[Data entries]
* * * * * * *

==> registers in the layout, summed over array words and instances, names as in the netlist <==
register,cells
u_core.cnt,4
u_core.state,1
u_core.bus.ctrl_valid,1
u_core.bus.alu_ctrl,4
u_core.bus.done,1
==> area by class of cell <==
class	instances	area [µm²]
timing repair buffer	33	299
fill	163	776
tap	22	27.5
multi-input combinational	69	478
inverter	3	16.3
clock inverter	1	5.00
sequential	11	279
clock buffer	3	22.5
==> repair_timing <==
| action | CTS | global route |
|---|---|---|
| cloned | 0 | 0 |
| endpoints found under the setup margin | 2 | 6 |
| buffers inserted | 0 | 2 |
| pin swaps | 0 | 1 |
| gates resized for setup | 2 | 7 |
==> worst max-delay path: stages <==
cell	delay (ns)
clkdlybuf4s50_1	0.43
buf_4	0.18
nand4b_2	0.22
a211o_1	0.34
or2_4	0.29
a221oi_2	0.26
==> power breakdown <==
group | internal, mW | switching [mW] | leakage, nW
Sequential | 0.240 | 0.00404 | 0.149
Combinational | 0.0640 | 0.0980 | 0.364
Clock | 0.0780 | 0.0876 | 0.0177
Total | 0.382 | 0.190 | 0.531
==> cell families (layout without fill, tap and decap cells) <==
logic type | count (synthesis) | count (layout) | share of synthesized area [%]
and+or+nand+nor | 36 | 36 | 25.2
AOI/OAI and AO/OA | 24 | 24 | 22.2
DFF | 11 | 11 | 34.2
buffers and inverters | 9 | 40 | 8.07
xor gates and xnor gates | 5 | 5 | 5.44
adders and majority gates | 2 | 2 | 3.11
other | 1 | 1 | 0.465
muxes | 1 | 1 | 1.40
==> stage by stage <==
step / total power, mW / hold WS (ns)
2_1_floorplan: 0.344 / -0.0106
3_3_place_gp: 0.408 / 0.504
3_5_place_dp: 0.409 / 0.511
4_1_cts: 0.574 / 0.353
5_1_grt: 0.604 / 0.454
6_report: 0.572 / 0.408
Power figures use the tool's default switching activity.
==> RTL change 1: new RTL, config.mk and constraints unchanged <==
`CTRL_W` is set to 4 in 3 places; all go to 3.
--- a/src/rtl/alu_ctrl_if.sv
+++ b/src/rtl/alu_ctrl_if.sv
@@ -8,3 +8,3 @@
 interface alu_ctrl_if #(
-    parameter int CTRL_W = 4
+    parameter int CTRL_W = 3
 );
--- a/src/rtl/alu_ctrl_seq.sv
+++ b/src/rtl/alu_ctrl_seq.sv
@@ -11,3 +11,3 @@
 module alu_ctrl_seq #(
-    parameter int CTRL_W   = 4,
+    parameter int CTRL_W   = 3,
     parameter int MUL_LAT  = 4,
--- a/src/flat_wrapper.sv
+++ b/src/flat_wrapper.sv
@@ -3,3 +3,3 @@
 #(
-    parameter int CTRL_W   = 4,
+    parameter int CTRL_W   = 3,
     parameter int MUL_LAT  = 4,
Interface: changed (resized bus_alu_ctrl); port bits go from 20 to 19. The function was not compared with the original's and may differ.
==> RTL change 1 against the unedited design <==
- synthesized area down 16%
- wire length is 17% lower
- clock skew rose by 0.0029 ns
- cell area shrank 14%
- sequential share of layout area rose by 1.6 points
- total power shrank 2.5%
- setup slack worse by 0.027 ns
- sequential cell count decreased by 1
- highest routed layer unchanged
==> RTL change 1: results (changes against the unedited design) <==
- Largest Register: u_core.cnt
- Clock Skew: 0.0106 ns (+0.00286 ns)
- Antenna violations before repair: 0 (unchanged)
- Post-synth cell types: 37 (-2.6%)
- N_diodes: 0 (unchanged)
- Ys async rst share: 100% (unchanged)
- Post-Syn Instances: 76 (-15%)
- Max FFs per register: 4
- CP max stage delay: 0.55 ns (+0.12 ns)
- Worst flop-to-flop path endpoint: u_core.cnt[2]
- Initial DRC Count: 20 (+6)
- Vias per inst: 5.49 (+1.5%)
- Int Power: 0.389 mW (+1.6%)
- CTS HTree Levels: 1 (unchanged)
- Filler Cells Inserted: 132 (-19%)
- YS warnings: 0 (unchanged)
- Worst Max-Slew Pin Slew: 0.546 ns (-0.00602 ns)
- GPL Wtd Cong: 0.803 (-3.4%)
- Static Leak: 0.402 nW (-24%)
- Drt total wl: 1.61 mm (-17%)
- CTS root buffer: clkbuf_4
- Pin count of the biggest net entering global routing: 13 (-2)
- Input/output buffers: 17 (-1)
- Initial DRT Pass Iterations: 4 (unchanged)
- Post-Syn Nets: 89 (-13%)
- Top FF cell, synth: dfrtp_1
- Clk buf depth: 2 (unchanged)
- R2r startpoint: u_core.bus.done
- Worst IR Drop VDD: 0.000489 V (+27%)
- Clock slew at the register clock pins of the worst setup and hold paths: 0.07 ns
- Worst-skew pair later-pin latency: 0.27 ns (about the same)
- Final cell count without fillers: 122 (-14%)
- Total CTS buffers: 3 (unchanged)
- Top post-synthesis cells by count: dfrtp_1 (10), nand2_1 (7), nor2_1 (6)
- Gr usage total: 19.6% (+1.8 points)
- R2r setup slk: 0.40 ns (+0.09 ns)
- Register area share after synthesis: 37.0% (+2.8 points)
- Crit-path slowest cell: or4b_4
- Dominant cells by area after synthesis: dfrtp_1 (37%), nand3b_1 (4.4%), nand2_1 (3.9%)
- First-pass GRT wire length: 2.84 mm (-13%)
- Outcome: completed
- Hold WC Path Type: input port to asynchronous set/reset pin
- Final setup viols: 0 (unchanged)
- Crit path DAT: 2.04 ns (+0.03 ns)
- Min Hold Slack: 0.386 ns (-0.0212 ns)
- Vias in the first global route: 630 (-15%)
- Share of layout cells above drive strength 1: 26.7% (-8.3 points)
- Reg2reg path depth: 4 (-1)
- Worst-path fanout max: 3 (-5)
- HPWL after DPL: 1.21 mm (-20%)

* * * * * * *

◆ How to complete this task
The data above is to be returned exactly, with nothing altered.

◆ Result for this task
==> registers in the layout, summed over array words and instances, names as in the netlist <==
register,cells
u_core.cnt,4
u_core.state,1
u_core.bus.ctrl_valid,1
u_core.bus.alu_ctrl,4
u_core.bus.done,1
==> area by class of cell <==
class	instances	area [µm²]
timing repair buffer	33	299
fill	163	776
tap	22	27.5
multi-input combinational	69	478
inverter	3	16.3
clock inverter	1	5.00
sequential	11	279
clock buffer	3	22.5
==> repair_timing <==
| action | CTS | global route |
|---|---|---|
| cloned | 0 | 0 |
| endpoints found under the setup margin | 2 | 6 |
| buffers inserted | 0 | 2 |
| pin swaps | 0 | 1 |
| gates resized for setup | 2 | 7 |
==> worst max-delay path: stages <==
cell	delay (ns)
clkdlybuf4s50_1	0.43
buf_4	0.18
nand4b_2	0.22
a211o_1	0.34
or2_4	0.29
a221oi_2	0.26
==> power breakdown <==
group | internal, mW | switching [mW] | leakage, nW
Sequential | 0.240 | 0.00404 | 0.149
Combinational | 0.0640 | 0.0980 | 0.364
Clock | 0.0780 | 0.0876 | 0.0177
Total | 0.382 | 0.190 | 0.531
==> cell families (layout without fill, tap and decap cells) <==
logic type | count (synthesis) | count (layout) | share of synthesized area [%]
and+or+nand+nor | 36 | 36 | 25.2
AOI/OAI and AO/OA | 24 | 24 | 22.2
DFF | 11 | 11 | 34.2
buffers and inverters | 9 | 40 | 8.07
xor gates and xnor gates | 5 | 5 | 5.44
adders and majority gates | 2 | 2 | 3.11
other | 1 | 1 | 0.465
muxes | 1 | 1 | 1.40
==> stage by stage <==
step / total power, mW / hold WS (ns)
2_1_floorplan: 0.344 / -0.0106
3_3_place_gp: 0.408 / 0.504
3_5_place_dp: 0.409 / 0.511
4_1_cts: 0.574 / 0.353
5_1_grt: 0.604 / 0.454
6_report: 0.572 / 0.408
Power figures use the tool's default switching activity.
==> RTL change 1: new RTL, config.mk and constraints unchanged <==
`CTRL_W` is set to 4 in 3 places; all go to 3.
--- a/src/rtl/alu_ctrl_if.sv
+++ b/src/rtl/alu_ctrl_if.sv
@@ -8,3 +8,3 @@
 interface alu_ctrl_if #(
-    parameter int CTRL_W = 4
+    parameter int CTRL_W = 3
 );
--- a/src/rtl/alu_ctrl_seq.sv
+++ b/src/rtl/alu_ctrl_seq.sv
@@ -11,3 +11,3 @@
 module alu_ctrl_seq #(
-    parameter int CTRL_W   = 4,
+    parameter int CTRL_W   = 3,
     parameter int MUL_LAT  = 4,
--- a/src/flat_wrapper.sv
+++ b/src/flat_wrapper.sv
@@ -3,3 +3,3 @@
 #(
-    parameter int CTRL_W   = 4,
+    parameter int CTRL_W   = 3,
     parameter int MUL_LAT  = 4,
Interface: changed (resized bus_alu_ctrl); port bits go from 20 to 19. The function was not compared with the original's and may differ.
==> RTL change 1 against the unedited design <==
- synthesized area down 16%
- wire length is 17% lower
- clock skew rose by 0.0029 ns
- cell area shrank 14%
- sequential share of layout area rose by 1.6 points
- total power shrank 2.5%
- setup slack worse by 0.027 ns
- sequential cell count decreased by 1
- highest routed layer unchanged
==> RTL change 1: results (changes against the unedited design) <==
- Largest Register: u_core.cnt
- Clock Skew: 0.0106 ns (+0.00286 ns)
- Antenna violations before repair: 0 (unchanged)
- Post-synth cell types: 37 (-2.6%)
- N_diodes: 0 (unchanged)
- Ys async rst share: 100% (unchanged)
- Post-Syn Instances: 76 (-15%)
- Max FFs per register: 4
- CP max stage delay: 0.55 ns (+0.12 ns)
- Worst flop-to-flop path endpoint: u_core.cnt[2]
- Initial DRC Count: 20 (+6)
- Vias per inst: 5.49 (+1.5%)
- Int Power: 0.389 mW (+1.6%)
- CTS HTree Levels: 1 (unchanged)
- Filler Cells Inserted: 132 (-19%)
- YS warnings: 0 (unchanged)
- Worst Max-Slew Pin Slew: 0.546 ns (-0.00602 ns)
- GPL Wtd Cong: 0.803 (-3.4%)
- Static Leak: 0.402 nW (-24%)
- Drt total wl: 1.61 mm (-17%)
- CTS root buffer: clkbuf_4
- Pin count of the biggest net entering global routing: 13 (-2)
- Input/output buffers: 17 (-1)
- Initial DRT Pass Iterations: 4 (unchanged)
- Post-Syn Nets: 89 (-13%)
- Top FF cell, synth: dfrtp_1
- Clk buf depth: 2 (unchanged)
- R2r startpoint: u_core.bus.done
- Worst IR Drop VDD: 0.000489 V (+27%)
- Clock slew at the register clock pins of the worst setup and hold paths: 0.07 ns
- Worst-skew pair later-pin latency: 0.27 ns (about the same)
- Final cell count without fillers: 122 (-14%)
- Total CTS buffers: 3 (unchanged)
- Top post-synthesis cells by count: dfrtp_1 (10), nand2_1 (7), nor2_1 (6)
- Gr usage total: 19.6% (+1.8 points)
- R2r setup slk: 0.40 ns (+0.09 ns)
- Register area share after synthesis: 37.0% (+2.8 points)
- Crit-path slowest cell: or4b_4
- Dominant cells by area after synthesis: dfrtp_1 (37%), nand3b_1 (4.4%), nand2_1 (3.9%)
- First-pass GRT wire length: 2.84 mm (-13%)
- Outcome: completed
- Hold WC Path Type: input port to asynchronous set/reset pin
- Final setup viols: 0 (unchanged)
- Crit path DAT: 2.04 ns (+0.03 ns)
- Min Hold Slack: 0.386 ns (-0.0212 ns)
- Vias in the first global route: 630 (-15%)
- Share of layout cells above drive strength 1: 26.7% (-8.3 points)
- Reg2reg path depth: 4 (-1)
- Worst-path fanout max: 3 (-5)
- HPWL after DPL: 1.21 mm (-20%)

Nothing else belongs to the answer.